**config.mk**
```make
export PLATFORM = sky130hd
export DESIGN_NAME = matrix_operand_loader
export DESIGN_NICKNAME = d
export VERILOG_FILES = /design/src/rtl/matrix_operand_loader_pkg.sv /design/src/rtl/matrix_operand_loader_beat_decoder.sv /design/src/rtl/matrix_operand_loader.sv
export SDC_FILE = /design/constraint.sdc
export NUM_CORES = 1
export LEC_CHECK = 0
export ABC_AREA = 1
export BUFFER_PORTS_ARGS = -buffer_cell sky130_fd_sc_hd__buf_2
export CAP_MARGIN = 15
export CORE_ASPECT_RATIO = 0.75
export CORE_UTILIZATION = 55
export DETAILED_ROUTE_END_ITERATION = 8
export PLACE_DENSITY = 0.81
export SYNTH_ARGS = -nofsm -noshare
export SYNTH_HDL_FRONTEND = slang
export SYNTH_SLANG_ARGS = --single-unit
```
**constraint.sdc**
```tcl
create_clock -name clk -period 6 [get_ports clk]
set_input_delay 1.8 -clock clk [delete_from_list [all_inputs] [get_ports clk]]
set_output_delay 1.8 -clock clk [all_outputs]
set_load 0.02 [all_outputs]
```
**src/rtl/matrix_operand_loader_pkg.sv**
```systemverilog
// Shared constants and state encoding for the matrix operand loader.
// Frames carry A then B, each stored row-major.
package matrix_operand_loader_pkg;
  localparam int ELEM_W    = 3;
  localparam int DIM       = 4;
  localparam int NELEM     = DIM * DIM;
  localparam int FRAME_LEN = 2 * NELEM;
  localparam int K_W       = $clog2(FRAME_LEN);
  localparam int IDX_W     = $clog2(NELEM);
  localparam int RC_W      = $clog2(DIM);
  localparam int FLAT_W    = NELEM * ELEM_W;
  localparam int BIT_W     = $clog2(FLAT_W);

  typedef enum logic [1:0] {
    ST_LOAD  = 2'd0,
    ST_HOLD  = 2'd1,
    ST_FLUSH = 2'd2
  } state_e;
endpackage

```
**src/rtl/matrix_operand_loader_beat_decoder.sv**
```systemverilog
// Maps a beat index within a frame to its target matrix, row and column.
// The first NELEM beats go to A, the remaining NELEM beats go to B.
module beat_decoder
  import matrix_operand_loader_pkg::*;
(
  input  logic [K_W-1:0]  k_i,
  output logic            sel_b_o,
  output logic [RC_W-1:0] row_o,
  output logic [RC_W-1:0] col_o
);
  logic [IDX_W-1:0] idx;

  assign sel_b_o = (k_i >= K_W'(NELEM));
  assign idx     = sel_b_o ? IDX_W'(k_i - K_W'(NELEM)) : IDX_W'(k_i);
  assign row_o   = RC_W'(idx / IDX_W'(DIM));
  assign col_o   = RC_W'(idx % IDX_W'(DIM));
endmodule

```
**src/rtl/matrix_operand_loader.sv**
```systemverilog
// Assembles serial 3-bit elements into operand matrices A and B and holds them
// on flat buses until the multiplier accepts the frame.
module matrix_operand_loader
  import matrix_operand_loader_pkg::*;
(
  input  logic              clk,
  input  logic              rst_n,
  input  logic              in_valid,
  output logic              in_ready,
  input  logic [ELEM_W-1:0] in_data,
  input  logic              in_last,
  output logic [FLAT_W-1:0] a_flat,
  output logic [FLAT_W-1:0] b_flat,
  output logic              mats_valid,
  input  logic              mats_ready,
  output logic              frame_err,
  output logic [7:0]        frame_cnt,
  output state_e            dbg_state
);
  // Handshake: a beat transfers on a rising edge with in_valid && in_ready,
  // a frame transfers on a rising edge with mats_valid && mats_ready.
  localparam logic [K_W-1:0] LAST_K = K_W'(FRAME_LEN - 1);

  state_e            state_q;
  logic [K_W-1:0]    k_q;
  logic [FLAT_W-1:0] a_q;
  logic [FLAT_W-1:0] b_q;
  logic              frame_err_q;
  logic [7:0]        frame_cnt_q;

  logic              dec_sel_b;
  logic [RC_W-1:0]   dec_row;
  logic [RC_W-1:0]   dec_col;
  logic [IDX_W-1:0]  elem_idx;
  logic [BIT_W-1:0]  bit_base;
  logic              accept;

  beat_decoder u_beat_decoder (
    .k_i     (k_q),
    .sel_b_o (dec_sel_b),
    .row_o   (dec_row),
    .col_o   (dec_col)
  );

  assign elem_idx = IDX_W'(int'(dec_row) * DIM + int'(dec_col));
  assign bit_base = BIT_W'(elem_idx) * BIT_W'(ELEM_W);
  assign accept   = in_valid && in_ready;

  always_ff @(posedge clk or negedge rst_n) begin
    if (!rst_n) begin
      state_q     <= ST_LOAD;
      k_q         <= '0;
      a_q         <= '0;
      b_q         <= '0;
      frame_err_q <= 1'b0;
      frame_cnt_q <= '0;
    end else begin
      frame_err_q <= 1'b0;
      case (state_q)
        ST_LOAD: begin
          if (accept) begin
            if (dec_sel_b) b_q[bit_base +: ELEM_W] <= in_data;
            else           a_q[bit_base +: ELEM_W] <= in_data;
            if (k_q == LAST_K) begin
              k_q <= '0;
              if (in_last) begin
                state_q <= ST_HOLD;
              end else begin
                frame_err_q <= 1'b1;
                state_q     <= ST_FLUSH;
              end
            end else if (in_last) begin
              // Short frame: restart at A[0][0]; stale elements are simply overwritten later.
              frame_err_q <= 1'b1;
              k_q         <= '0;
            end else begin
              k_q <= k_q + 1'b1;
            end
          end
        end
        ST_FLUSH: begin
          if (accept && in_last) state_q <= ST_LOAD;
        end
        ST_HOLD: begin
          if (mats_ready) begin
            frame_cnt_q <= frame_cnt_q + 8'd1;
            state_q     <= ST_LOAD;
          end
        end
        default: state_q <= ST_LOAD;
      endcase
    end
  end

  assign in_ready   = (state_q != ST_HOLD);
  assign mats_valid = (state_q == ST_HOLD);
  assign a_flat     = a_q;
  assign b_flat     = b_q;
  assign frame_err  = frame_err_q;
  assign frame_cnt  = frame_cnt_q;
  assign dbg_state  = state_q;
endmodule

```
==> summary.md <==
| Metric | Value |
|---|---|
| Status | finished clean |
| Required @ worst endpoint | 4200 ps |
| Crit-path max cell delay | 400 ps |
| Post-CTS setup buffers | 0 |
| # resized after CTS | 0 |
| Skew-Pair Late Insertion Delay | ~350 ps |
| Reg2reg setup slack | 3620 ps |
| Drt pass-1 iters | 5 |
| Vias in the first global route | just over 4k |
| R2R cell count | 10 |
| Post-Syn Area | 0.00529 mm^2 |
| Core ar. | 0.00920 mm^2 |
| Most numerous cell in the Yosys netlist | nand2_1 |
| Final hold vios | 0 |
| Leakage | 3.49 nW |
| Routed vias/inst | ~5.5 |
| Area leader, netlist | dfrtp_1 |
| Post-Synthesis Cells | 591 |
| Total GRT Usage | about a quarter |
| Final Max Slew Viols | 0 |
| Crit Path Category | reg2out |
| Starting utilization of the core area | a little under three fifths |
| HPWL Detailed | between 8000 and 9000 um |
| Slowest cell on crit path | dfrtp_1 |
| Post-route worst setup slack | 3070 ps |
| CP Depth | 4 |
| Min Tclk post-route | 2930 ps |
| Layout fillers | between 700 and 800 |
| CTS Buffer Depth | 2 |
| Initial drt markers | 463 |
| Reg-to-Reg Start | k_q[0] |
| Post-synth EDFFs | 0 |
| N_diodes | 0 |
| HP Class | reg2reg |
| Number of synthesized register bits | 112 |
| Crit Path Max Fanout | 3 |
| Root Buffer | clkbuf_16 |
| Register area share after synthesis | 53.0% |
| Worst vdd ir | about 250 uV |
| Dominant synthesized flop cell | dfrtp_1 |
| Num rows | 30 |
| Syn nets | 606 |
| Synth top area cells | dfrtp_1, nand2_1, nand3_1, nand4_1, inv_1 |
| Layout area overhead | 18.3% |
| Ys async rst share | 100% |
| Die Area | between 0.01 and 0.015 mm^2 |
| Fin Hold WS | 469 ps |
| Final Power | 2.44 mW |
| Chip width | approximately 120 um |
| CP Launch Type | register |
| Die height | 86.9 um |
| Total CTS buffers | 9 |
| Final net count | 714 |
| Yosys top cell area share | 53.0% |
| H-Tree Depth | 3 |
| Post-synth top cells | nand2_1, dfrtp_1, nand3_1 |
| Synthesis warning total | 0 |
| RSZ-0062 raised after global routing | false |
| Setup crit end kind | output pin |
| Total wire length | 12,700 um |
| Power Density | ~400 mW/mm^2 |
| Post-synthesis cell type count | 33 |
| Critical-path cell list | inv_2, nor2_1, inv_1, buf_2 |
| Port bufs | 116 |
| CTS tree | built |
| First-pass GRT wire length | around 20,000 um |
| Post-route setup TNS | 0 ps |
| DRC errors left | 0 |
| Maximum Capacitance Violations | 0 |
| Average size of a mapped cell | 8.95 um^2 |
| Slew headroom | roughly two fifths |
| Clock net sink count | 112 |
| GPL Wtd Cong | 0.895 |
| Clock skew | 7.46 ps |
| Clock Pin Slew Worst Setup and Hold Paths | around 80 ps |
| Share of layout cells above drive strength 1 | 25.1% |
| CP top delay family | flip-flops |
| Worst slew pin tran | 892 ps |
| Post-route ant nets | 0 |
| Critical Path End | in_ready |
| Vias | 4,543 |
| Largest net degree at the start of global routing | 72 |
| Hold Path Stages | 2 |
| Worst reg2reg endpoint | b_flat[41] |
| Final setup viols | 0 |
| Fin crit share | 48.9% |
| Total grt overflow | 0 |
| Hold Buf Count CTS | 0 |
| FMAX | 341 MHz |
| Wirelength per Cell | between 15 and 20 um |
| Initial antenna violation count | 0 |
| IO Count | 117 |
| WP buf/inv | 3 |
| DP Worst Slack | 2320 ps |
| CP Launch Point | dbg_state[0] |
| WP data arrival | 1130 ps |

---

▶ EXERCISE: Give back the records above exactly, limited to the lines between the one holding "netlist | dfrtp_1 |" and the one holding "share | 100% |", inclusive.

▶ EXERCISE SOLUTION:
| Area leader, netlist | dfrtp_1 |
| Post-Synthesis Cells | 591 |
| Total GRT Usage | about a quarter |
| Final Max Slew Viols | 0 |
| Crit Path Category | reg2out |
| Starting utilization of the core area | a little under three fifths |
| HPWL Detailed | between 8000 and 9000 um |
| Slowest cell on crit path | dfrtp_1 |
| Post-route worst setup slack | 3070 ps |
| CP Depth | 4 |
| Min Tclk post-route | 2930 ps |
| Layout fillers | between 700 and 800 |
| CTS Buffer Depth | 2 |
| Initial drt markers | 463 |
| Reg-to-Reg Start | k_q[0] |
| Post-synth EDFFs | 0 |
| N_diodes | 0 |
| HP Class | reg2reg |
| Number of synthesized register bits | 112 |
| Crit Path Max Fanout | 3 |
| Root Buffer | clkbuf_16 |
| Register area share after synthesis | 53.0% |
| Worst vdd ir | about 250 uV |
| Dominant synthesized flop cell | dfrtp_1 |
| Num rows | 30 |
| Syn nets | 606 |
| Synth top area cells | dfrtp_1, nand2_1, nand3_1, nand4_1, inv_1 |
| Layout area overhead | 18.3% |
| Ys async rst share | 100% |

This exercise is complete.